Assim se vê, nesse longo artigo jornalístico, que essa sempre foi uma região de muitas guerras e de muitas mortes, mesmo sendo a cidade santa das três religiões monoteístas chamadas "do livro" (6): judeus, cristãos e islâmicos. A questão atual, de 1948 pra cá, paradoxalmente, foi a mais calma, eis que, nesses 73 anos, menos de cem mil judeus e palestinos foram vitimados pelo conflito. Para se ter uma ideia, a pandemia, atualmente, só no Brasil e nos Estados Unidos, já matou cerca de um milhão e quinhentas mil pessoas, em números reais.

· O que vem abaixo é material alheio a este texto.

This is an optimization exercise on Yosys and OpenROAD, whose aim is small area, a short achievable clock period and few clock cycles, not a production implementation. At most, simulation tests tie the RTL to the original design; equivalence was not proved. Function not checked in runs 1 to 3: the RTL went through the layout flow alone. Power and IR drop assume default switching activity.

--- flow/design.v ---
module qsc_encoder (
    input  wire        clk,
    input  wire        rst,
    input  wire        cmd_valid,
    output wire        cmd_ready,
    input  wire [5:0]  cmd_width_m1,
    input  wire [5:0]  cmd_lines_m1,
    input  wire        cmd_hist_reset,
    input  wire        in_valid,
    output wire        in_ready,
    input  wire [7:0]  in_pix,
    output wire        out_valid,
    input  wire        out_ready,
    output wire [7:0]  out_data,
    output wire        done,
    output wire [14:0] nbytes
);
    integer i;
    reg adv;            
    reg in_rdy;
    reg cmd_rdy;
    reg        active;
    reg [5:0]  cur_w, cur_l;
    reg        cur_hr;
    reg [5:0]  j, ln;
    wire last_j  = (j == cur_w);
    wire last_l  = (ln == cur_l);
    wire cmd_acc = cmd_valid && !active;          
    wire take    = in_valid && active && adv;     
    wire blk_out = take && last_j && last_l;      
    assign cmd_ready = cmd_rdy;
    assign in_ready  = in_rdy;
    wire active_nx = cmd_acc || (active && !blk_out);
    always @(posedge clk) begin
        if (rst) begin
            active <= 1'b0;
            j      <= 6'd0;
            ln     <= 6'd0;
        end else begin
            active <= active_nx;
            if (cmd_acc) begin
                cur_w  <= cmd_width_m1;
                cur_l  <= cmd_lines_m1;
                cur_hr <= cmd_hist_reset;
            end
            if (take) begin
                j  <= last_j ? 6'd0 : j + 6'd1;
                if (last_j) ln <= last_l ? 6'd0 : ln + 6'd1;
            end
        end
    end
    reg        v0;
    reg [7:0]  x0;
    reg        f0_first, f0_last, f0_end, f0_hrf, f0_z;
    always @(posedge clk) begin
        if (rst)      v0 <= 1'b0;
        else if (adv) v0 <= take;
        if (adv) begin
            x0       <= in_pix;
            f0_first <= (j == 6'd0);
            f0_last  <= last_j;
            f0_end   <= last_j && last_l;
            f0_hrf   <= cur_hr && (j == 6'd0) && (ln == 6'd0);
            f0_z     <= cur_hr && (ln == 6'd0);
        end
    end
    reg [7:0]  lb [0:61];
    reg [7:0]  bn_reg, b_reg, last_pix;
    wire [5:0] wi  = ~cur_w;                    
    wire       w1  = (cur_w == 6'd0);
    wire       w2  = (cur_w == 6'd1);
    wire [7:0] tap = lb[6'd61 - {3'd0, wi[2:0]}];
    wire       sh  = v0 && adv;
    always @(posedge clk) begin
        if (sh) begin
            lb[0] <= x0;
            for (i = 1; i < 62; i = i + 1)
                lb[i] <= ((i % 8) == 0 && wi[5:3] == (i / 8)) ? x0 : lb[i-1];
            bn_reg <= w2 ? x0 : tap;
            b_reg  <= w1 ? x0 : bn_reg;
        end
    end
    wire [7:0] bz  = f0_z ? 8'd0 : b_reg;
    wire [7:0] bnz = f0_z ? 8'd0 : bn_reg;
    wire [7:0] na = x0, nb = bnz, nc = bz;
    wire [8:0] d_bc = {1'b0, nb} - {1'b0, nc};
    wire [8:0] d_ac = {1'b0, na} - {1'b0, nc};
    wire [8:0] d_ab = {1'b0, na} - {1'b0, nb};
    wire       z_bc = (nb == nc);
    wire       z_ac = (na == nc);
    wire       gab  = !d_ab[8] && !(na == nb);       
    wire       cgea = d_ac[8] || z_ac;               
    wire       cgeb = d_bc[8] || z_bc;               
    wire       clea = !d_ac[8];                      
    wire       cleb = !d_bc[8];                      
    wire [7:0] p_ab = na + nb - nc;
    reg  [7:0] npred;
    always @(*) begin
        if (cgea && cgeb)      npred = gab ? nb : na;    
        else if (clea && cleb) npred = gab ? na : nb;    
        else                   npred = p_ab;
    end
    function [1:0] qzd;
        input [8:0] d;
        input       z;
        begin
            if (z)                                                        qzd = 2'd0;
            else if (d[8:2] == 7'd0 || (d[8:2] == 7'h7f && d[1:0] != 2'd0)) qzd = 2'd1;
            else if (d[8:4] == 5'd0 || (d[8:4] == 5'h1f && d[3:0] != 4'd0)) qzd = 2'd2;
            else                                                          qzd = 2'd3;
        end
    endfunction
    wire [3:0] nctx  = {qzd(d_bc, z_bc), qzd(d_ac, z_ac)};
    wire       nflat = z_bc && z_ac;
    reg  [7:0] pred_n;
    reg  [3:0] ctx_n;
    reg        flat_n;
    always @(posedge clk) begin
        if (rst) begin
            ctx_n  <= 4'd0;
            flat_n <= 1'b1;
        end else if (sh) begin
            ctx_n  <= f0_last ? 4'd0 : nctx;
            flat_n <= f0_last || nflat;
        end
        if (sh) begin
            last_pix <= x0;
            pred_n   <= npred;
        end
    end
    wire [7:0] pred  = f0_first ? bz : pred_n;
    wire [7:0] e     = x0 - pred;
    wire [7:0] m_cur = {e[6:0] ^ {7{e[7]}}, e[7]};
    wire       match = x0 == (f0_first ? bz : last_pix);
    reg [13:0] sa [0:15];
    reg [5:0]  sn [0:15];
    reg [15:0] sv;
    reg        v1;
    reg [7:0]  m1;
    reg [3:0]  ctx1;
    reg [13:0] a1;
    reg [5:0]  n1;
    reg        flat1, match1;
    reg        f1_last, f1_end, f1_hrf;
    wire        regv;             
    wire [13:0] a_new;
    wire [5:0]  n_new;
    wire        fwd = v1 && regv && (ctx_n == ctx1);
    always @(posedge clk) begin
        if (rst)      v1 <= 1'b0;
        else if (adv) v1 <= v0;
        if (adv) begin
            m1      <= m_cur;
            ctx1    <= ctx_n;
            flat1   <= flat_n;
            match1  <= match;
            f1_last <= f0_last;
            f1_end  <= f0_end;
            f1_hrf  <= f0_hrf;
            if (f0_hrf) begin
                a1 <= 14'd4;
                n1 <= 6'd1;
            end else if (fwd) begin
                a1 <= a_new;
                n1 <= n_new;
            end else if (sv[ctx_n]) begin
                a1 <= sa[ctx_n];
                n1 <= sn[ctx_n];
            end else begin
                a1 <= 14'd4;
                n1 <= 6'd1;
            end
        end
    end
    function [2:0] jtab;
        input [4:0] r;
        begin
            case (r)
                5'd0,  5'd1,  5'd2,  5'd3:  jtab = 3'd0;
                5'd4,  5'd5,  5'd6,  5'd7:  jtab = 3'd1;
                5'd8,  5'd9,  5'd10, 5'd11: jtab = 3'd2;
                5'd12, 5'd13, 5'd14, 5'd15: jtab = 3'd3;
                5'd16, 5'd17:               jtab = 3'd4;
                5'd18, 5'd19:               jtab = 3'd5;
                5'd20, 5'd21:               jtab = 3'd6;
                default:                    jtab = 3'd7;    
            endcase
        end
    endfunction
    reg [4:0]  ri;
    reg [2:0]  jri;           
    reg [6:0]  cnt;           
    reg        run_cont;      
    wire       inrun  = run_cont || flat1;
    wire [4:0] ri_cur = f1_hrf ? 5'd0 : ri;
    wire [2:0] jr     = f1_hrf ? 3'd0 : jri;
    wire [6:0] cnt1   = cnt + 7'd1;
    wire [6:0] cmask  = ~(7'h7f << jr);         
    wire       hit    = (cnt == cmask);
    wire [4:0] ri_up  = (ri_cur == 5'd31) ? ri_cur : ri_cur + 5'd1;
    wire [4:0] ri_dn  = (ri_cur == 5'd0) ? ri_cur : ri_cur - 5'd1;
    wire       r_one  = inrun && match1 && (hit || f1_last);
    wire       r_zero = inrun && !match1;
    wire [6:0] cnt_sh = cnt << (3'd7 - jr);
    assign     regv   = !(inrun && match1);
    always @(posedge clk) begin
        if (rst) begin
            run_cont <= 1'b0;
            cnt      <= 7'd0;
        end else if (adv && v1) begin
            if (inrun && match1) begin
                if (hit) begin
                    ri  <= ri_up;
                    jri <= jtab(ri_up);
                    cnt <= 7'd0;
                end else begin
                    ri  <= ri_cur;
                    jri <= jr;
                    cnt <= f1_last ? 7'd0 : cnt1;
                end
                run_cont <= !f1_last;
            end else if (inrun) begin
                ri       <= ri_dn;
                jri      <= jtab(ri_dn);
                cnt      <= 7'd0;
                run_cont <= 1'b0;
            end else begin
                run_cont <= 1'b0;
            end
        end
    end
    wire [13:0] a_add = a1 + {6'd0, m1};
    assign a_new = (n1 == 6'd63) ? {1'b0, a_add[13:1]} : a_add;
    assign n_new = (n1 == 6'd63) ? 6'd32 : n1 + 6'd1;
    wire   s_upd = adv && v1 && regv;
    always @(posedge clk) begin
        if (adv && v0 && f0_hrf) sv <= 16'd0;
        else if (s_upd)          sv[ctx1] <= 1'b1;
        for (i = 0; i < 16; i = i + 1) begin
            if (s_upd && ctx1 == i) begin
                sa[i] <= a_new;
                sn[i] <= n_new;
            end
        end
    end
    reg [6:0] ge;
    integer kk;
    reg [13:0] ahi;
    reg        alo;
    always @(*)
        for (kk = 0; kk < 7; kk = kk + 1) begin
            ahi    = a1 >> kk;
            alo    = |(a1 & ~(14'h3fff << kk));
            ge[kk] = !((ahi[13:6] != 8'd0) || (ahi[5:0] > n1) || (ahi[5:0] == n1 && alo));
        end
    wire [7:0] koh = {~ge[6], ge[6:1] & ~ge[5:0], ge[0]};
    wire [2:0] k_cur = {|koh[7:4], |{koh[7:6], koh[3:2]}, |{koh[7], koh[5], koh[3], koh[1]}};
    reg  [4:0] qz_k  [0:7];
    reg  [5:0] len_k [0:7];
    reg  [7:0] esc_k;
    reg  [4:0] qsel;
    reg  [5:0] lsel;
    reg  [7:0] m_sh;
    reg  [7:0] mk;
    always @(*) begin
        qsel = 5'd0;
        lsel = 6'd0;
        m_sh = 8'd0;
        for (kk = 0; kk < 8; kk = kk + 1) begin
            mk         = m1 >> kk;
            esc_k[kk]  = (kk < 4) && (mk >= 8'd23);
            qz_k[kk]   = esc_k[kk] ? 5'd23 : mk[4:0];
            len_k[kk]  = esc_k[kk] ? 6'd32 : ({1'b0, mk[4:0]} + kk + 1);
            qsel       = qsel | ({5{koh[kk]}} & qz_k[kk]);
            lsel       = lsel | ({6{koh[kk]}} & len_k[kk]);
            m_sh       = m_sh | ({8{koh[kk]}} & (m1 << (8 - kk)));
        end
    end
    wire esc = |(koh & esc_k);
    wire [3:0] runl = r_one ? 4'd1 : r_zero ? ({1'b0, jr} + 4'd1) : 4'd0;
    reg        v2;
    reg [7:0]  runf2;
    reg [4:0]  rq2;           
    reg [5:0]  rqf2;          
    reg [8:0]  fld2;
    reg [3:0]  flen2;
    reg        end2;
    always @(posedge clk) begin
        if (rst)      v2 <= 1'b0;
        else if (adv) v2 <= v1;
        if (adv) begin
            runf2 <= r_one ? 8'h80 : r_zero ? {1'b0, cnt_sh} : 8'h00;
            rq2   <= {1'b0, runl} + (regv ? qsel : 5'd0);
            rqf2  <= {2'b0, runl} + (regv ? lsel : 6'd0);
            fld2  <= !regv ? 9'd0 : esc ? {1'b1, m1} : {1'b1, m_sh};
            flen2 <= !regv ? 4'd0 : esc ? 4'd9 : ({1'b0, k_cur} + 4'd1);
            end2  <= f1_end;
        end
    end
    reg [23:0] obuf;
    reg [5:0]  fill;
    reg        pend;
    reg [8:0]  pfld;
    reg [3:0]  pflen;
    reg        pend_end;
    reg        closing;
    reg        done_r;
    reg        ov;
    reg [14:0] nbc;           
    reg [14:0] nb_o;          
    reg [7:0]  od;            
    wire        can_acc = (fill < 6'd16) && !pend && !closing;
    wire        take_c  = v2 && can_acc;
    wire [5:0]  pz      = fill + {1'b0, rq2};                   
    wire [6:0]  fe_t    = {1'b0, fill} + {1'b0, rqf2};
    wire [6:0]  fe_p    = {1'b0, fill} + {3'b0, pflen};
    wire        fits_t  = (fe_t <= 7'd24);
    wire        fits_p  = (fe_p <= 7'd24);
    wire [8:0]  f_src   = pend ? pfld : fld2;
    wire [5:0]  f_pos   = pend ? fill : pz;
    wire        f_fits  = pend ? fits_p : fits_t;
    wire [23:0] ins_r   = take_c ? ({runf2, 16'd0} >> fill[3:0]) : 24'd0;
    wire [23:0] ins_f   = (take_c || pend) ? ({f_src, 15'd0} >> f_pos) : 24'd0;
    wire        cmpl    = take_c ? fits_t : (pend && fits_p);    
    wire        c_end   = pend ? pend_end : end2;
    wire [5:0]  fa_t    = end2 ? {fe_t[5:3] + {2'b0, |fe_t[2:0]}, 3'd0} : fe_t[5:0];
    wire [5:0]  fa_p    = pend_end ? {fe_p[5:3] + {2'b0, |fe_p[2:0]}, 3'd0} : fe_p[5:0];
    wire [5:0]  fill_i  = take_c ? (fits_t ? fa_t : pz) :
                          pend   ? (fits_p ? fa_p : fill) : fill;
    wire [23:0] obuf_i  = obuf | ins_r | ins_f;
    wire        byte_hs = (fill[5:3] != 3'd0) && out_ready;    
    wire [23:0] obuf_nx = byte_hs ? {obuf_i[15:0], 8'd0} : obuf_i;
    wire [5:0]  fill_nx = byte_hs ? {fill_i[5:3] - 3'd1, fill_i[2:0]} : fill_i;
    wire        pend_nx = take_c ? !fits_t : (pend && !fits_p);
    wire        last_b  = closing && (fill == 6'd8);
    wire        clos_nx = (last_b && byte_hs) ? 1'b0 : (cmpl && c_end) ? 1'b1 : closing;
    wire        v2_nx   = adv ? v1 : v2;
    wire        acc_0   = take_c ? (fits_t && !end2 && fe_t < 7'd16) :
                          pend   ? (fits_p && !pend_end && fe_p < 7'd16) :
                                   (fill < 6'd16 && !closing);
    wire        acc_1h  = take_c ? (fits_t && !end2 && fe_t < 7'd24) :
                          pend   ? (fits_p && !pend_end && fe_p < 7'd24) :
                                   (fill < 6'd24 && !(closing && !last_b));
    wire        acc_1   = ov ? acc_1h : acc_0;
    wire        adv_0   = !(v2_nx && !acc_0);
    wire        adv_1   = !(v2_nx && !acc_1);
    wire        adv_nx  = out_ready ? adv_1 : adv_0;
    wire        act_0   = cmd_acc || active;
    wire        act_1   = cmd_acc || (active && !(adv && last_j && last_l));
    wire        act_nx  = in_valid ? act_1 : act_0;
    wire        rdy_00  = act_0 && adv_0;
    wire        rdy_01  = act_0 && adv_1;
    wire        rdy_10  = act_1 && adv_0;
    wire        rdy_11  = act_1 && adv_1;
    wire        rdy_nx  = in_valid ? (out_ready ? rdy_11 : rdy_10) : (out_ready ? rdy_01 : rdy_00);
    wire [14:0] nbc_inc = nbc + 15'd1;
    assign out_valid = ov;
    assign out_data  = od;
    assign done      = done_r;
    assign nbytes    = nb_o;
    always @(posedge clk) begin
        if (rst) begin
            obuf    <= 24'd0;
            fill    <= 6'd0;
            pend    <= 1'b0;
            closing <= 1'b0;
            done_r  <= 1'b0;
            ov      <= 1'b0;
            nbc     <= 15'd0;
            adv     <= 1'b1;
            in_rdy  <= 1'b0;
            cmd_rdy <= 1'b1;
        end else begin
            obuf    <= obuf_nx;
            fill    <= fill_nx;
            pend    <= pend_nx;
            ov      <= (fill_nx >= 6'd8);
            done_r  <= last_b && byte_hs;
            closing <= clos_nx;
            nbc     <= (last_b && byte_hs) ? 15'd0 : byte_hs ? nbc_inc : nbc;
            adv     <= adv_nx;
            in_rdy  <= rdy_nx;
            cmd_rdy <= !act_nx;
        end
        nb_o <= nbc_inc;
        od   <= (fill_nx >= 6'd8) ? obuf_nx[23:16] : 8'd0;
        if (take_c) begin
            pfld     <= fld2;
            pflen    <= flen2;
            pend_end <= end2;
        end
    end
endmodule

Logo, cabe a pergunta: Jerusalém é uma cidade abençoada ou amaldiçoada? Penso que o mundo é a obra de Deus mantida e aperfeiçoada pelo homem, ou seja, o ser humano é o instrumento do milagre de Deus nesse planeta. Não é por acaso que três religiões tenham a mesma origem geográfica. Isso parece Deus como que dizendo: "Unam-se, vocês são todos meus filhos, irmãos". Todavia, continuam brigado por templos, domos e sepulcros, tudo isso, em última instância, apenas pedras velhas com valor simbólico, que igualmente do pó vieram e ao pó voltarão. Jerusalém é abençoada, mas o homem, em sua ignorância e egoísmo, a torna amaldiçoada por sua própria ação.
(1) - ORENSZTAJN, Raquel. Os diferentes nomes de Jerusalém na Bíblia Hebraica. In: MORIAH INTERNATIONAL CENTER. Semana de Jerusalém. 2020. (1h09m15s).
(2) - HOROVITZ, Ariel. Jerusalém: 3000 anos de conflitos. In: MORIAH INTERNATIONAL CENTER. Semana de Jerusalém. 2020. (1h29m22s).
(3) - VAINSTUB, Daniel. A saída do Egito e a conquista de Canaã, realidade ou mito? Aula 1: Egito, Ramsés II e Canaã: o clímax e o ocaso de um império e os alvores do povo hebreu. In: MORIAH INTERNATIONAL CENTER. 2020. (1h41m04s).
(4) - VAINSTUB, Daniel. A saída do Egito e a conquista de Canaã, realidade ou mito? Aula 2: A conquista de Canaã segundo os livros de Josué e Juízes. In: MORIAH INTERNATIONAL CENTER. 2020. (1h28m23s).
(5) - MONTEFIORE, Simon. Jerusalém: a biografia. São Paulo: Cia das Letras, 2013, 799 páginas.
(6) - São as religiões monoteístas existentes que tem a característica de possuir livros sagrados e coleções canônicas com a palavra da divindade cultuada e adorada.